◆ **Task details**: Copy each line containing the word "output" from the records that follow, please.

◆ **Collected data entries**:
-------------------------

[src/rtl/ksa_shuffle_engine.sv]
`timescale 1ns / 1ps
// RC4 key-scheduling engine: optional identity fill of S, then the full i/j/key
// shuffle over a single-port S-RAM, sequenced internally from one start pulse.
module ksa_shuffle_engine #(
  parameter int unsigned ADDR_W  = 8,
  parameter int unsigned KEY_LEN = 3,
  parameter int unsigned RD_LAT  = 1
) (
  input  logic                      clk,
  input  logic                      reset,
  input  logic                      start,
  input  logic                      init_en,
  input  logic [KEY_LEN*ADDR_W-1:0] key,
  output logic                      busy,
  output logic                      done,
  output logic [ADDR_W-1:0]         mem_addr,
  output logic [ADDR_W-1:0]         mem_wdata,
  output logic                      mem_wren,
  input  logic [ADDR_W-1:0]         mem_rdata
);

  localparam int unsigned KeyW  = (KEY_LEN > 1) ? $clog2(KEY_LEN) : 1;
  localparam int unsigned WaitW = $clog2(RD_LAT + 2);

  localparam logic [ADDR_W-1:0] LastIdx  = '1;
  localparam logic [KeyW-1:0]   LastKey  = KeyW'(KEY_LEN - 1);
  localparam logic [WaitW-1:0]  LastWait = WaitW'(RD_LAT);

  typedef enum logic [2:0] {
    StIdle,
    StInitWr,
    StRdSi,
    StCalcJ,
    StRdSj,
    StWrSi,
    StWrSj,
    StDone
  } state_e;

  state_e             state_q, state_d;
  logic [ADDR_W-1:0]  i_q, i_d;
  logic [ADDR_W-1:0]  j_q, j_d;
  logic [KeyW-1:0]    k_q, k_d;
  logic [ADDR_W-1:0]  si_q, si_d;
  logic [ADDR_W-1:0]  sj_q, sj_d;
  logic [WaitW-1:0]   rd_cnt_q, rd_cnt_d;
  logic [ADDR_W-1:0]  key_sel;

  // key[0] occupies the most significant slice of the packed key vector.
  always_comb begin
    key_sel = '0;
    for (int unsigned e = 0; e < KEY_LEN; e++) begin
      if (k_q == KeyW'(e)) begin
        key_sel = key[(KEY_LEN-1-e)*ADDR_W +: ADDR_W];
      end
    end
  end

  always_ff @(posedge clk or negedge reset) begin
    if (!reset) begin
      state_q  <= StIdle;
      i_q      <= '0;
      j_q      <= '0;
      k_q      <= '0;
      si_q     <= '0;
      sj_q     <= '0;
      rd_cnt_q <= '0;
    end else begin
      state_q  <= state_d;
      i_q      <= i_d;
      j_q      <= j_d;
      k_q      <= k_d;
      si_q     <= si_d;
      sj_q     <= sj_d;
      rd_cnt_q <= rd_cnt_d;
    end
  end

  always_comb begin
    state_d  = state_q;
    i_d      = i_q;
    j_d      = j_q;
    k_d      = k_q;
    si_d     = si_q;
    sj_d     = sj_q;
    rd_cnt_d = rd_cnt_q;
    case (state_q)
      StIdle: begin
        if (start) begin
          i_d      = '0;
          j_d      = '0;
          k_d      = '0;
          rd_cnt_d = '0;
          state_d  = init_en ? StInitWr : StRdSi;
        end
      end
      StInitWr: begin
        // i wraps back to 0 on the last address, ready for the shuffle.
        i_d = i_q + 1'b1;
        if (i_q == LastIdx) begin
          state_d = StRdSi;
        end
      end
      StRdSi: begin
        if (rd_cnt_q == LastWait) begin
          si_d     = mem_rdata;
          rd_cnt_d = '0;
          state_d  = StCalcJ;
        end else begin
          rd_cnt_d = rd_cnt_q + 1'b1;
        end
      end
      StCalcJ: begin
        j_d     = j_q + si_q + key_sel;
        state_d = StRdSj;
      end
      StRdSj: begin
        if (rd_cnt_q == LastWait) begin
          sj_d     = mem_rdata;
          rd_cnt_d = '0;
          state_d  = StWrSi;
        end else begin
          rd_cnt_d = rd_cnt_q + 1'b1;
        end
      end
      StWrSi: begin
        state_d = StWrSj;
      end
      StWrSj: begin
        k_d = (k_q == LastKey) ? '0 : k_q + 1'b1;
        if (i_q == LastIdx) begin
          state_d = StDone;
        end else begin
          i_d     = i_q + 1'b1;
          state_d = StRdSi;
        end
      end
      StDone: begin
        state_d = StIdle;
      end
      default: begin
        state_d = StIdle;
      end
    endcase
  end

  always_comb begin
    busy      = (state_q != StIdle);
    done      = (state_q == StDone);
    mem_addr  = '0;
    mem_wdata = '0;
    mem_wren  = 1'b0;
    case (state_q)
      StInitWr: begin
        mem_addr  = i_q;
        mem_wdata = i_q;
        mem_wren  = 1'b1;
      end
      StRdSi: begin
        mem_addr = i_q;
      end
      StRdSj: begin
        mem_addr = j_q;
      end
      // When i == j the two writes carry the same value, so the swap is a no-op.
      StWrSi: begin
        mem_addr  = i_q;
        mem_wdata = sj_q;
        mem_wren  = 1'b1;
      end
      StWrSj: begin
        mem_addr  = j_q;
        mem_wdata = si_q;
        mem_wren  = 1'b1;
      end
      default: begin
        mem_addr  = '0;
        mem_wdata = '0;
        mem_wren  = 1'b0;
      end
    endcase
  end

endmodule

-------------------------

◆ **Response to the task**:
  output logic                      busy,
  output logic                      done,
  output logic [ADDR_W-1:0]         mem_addr,
  output logic [ADDR_W-1:0]         mem_wdata,
  output logic                      mem_wren,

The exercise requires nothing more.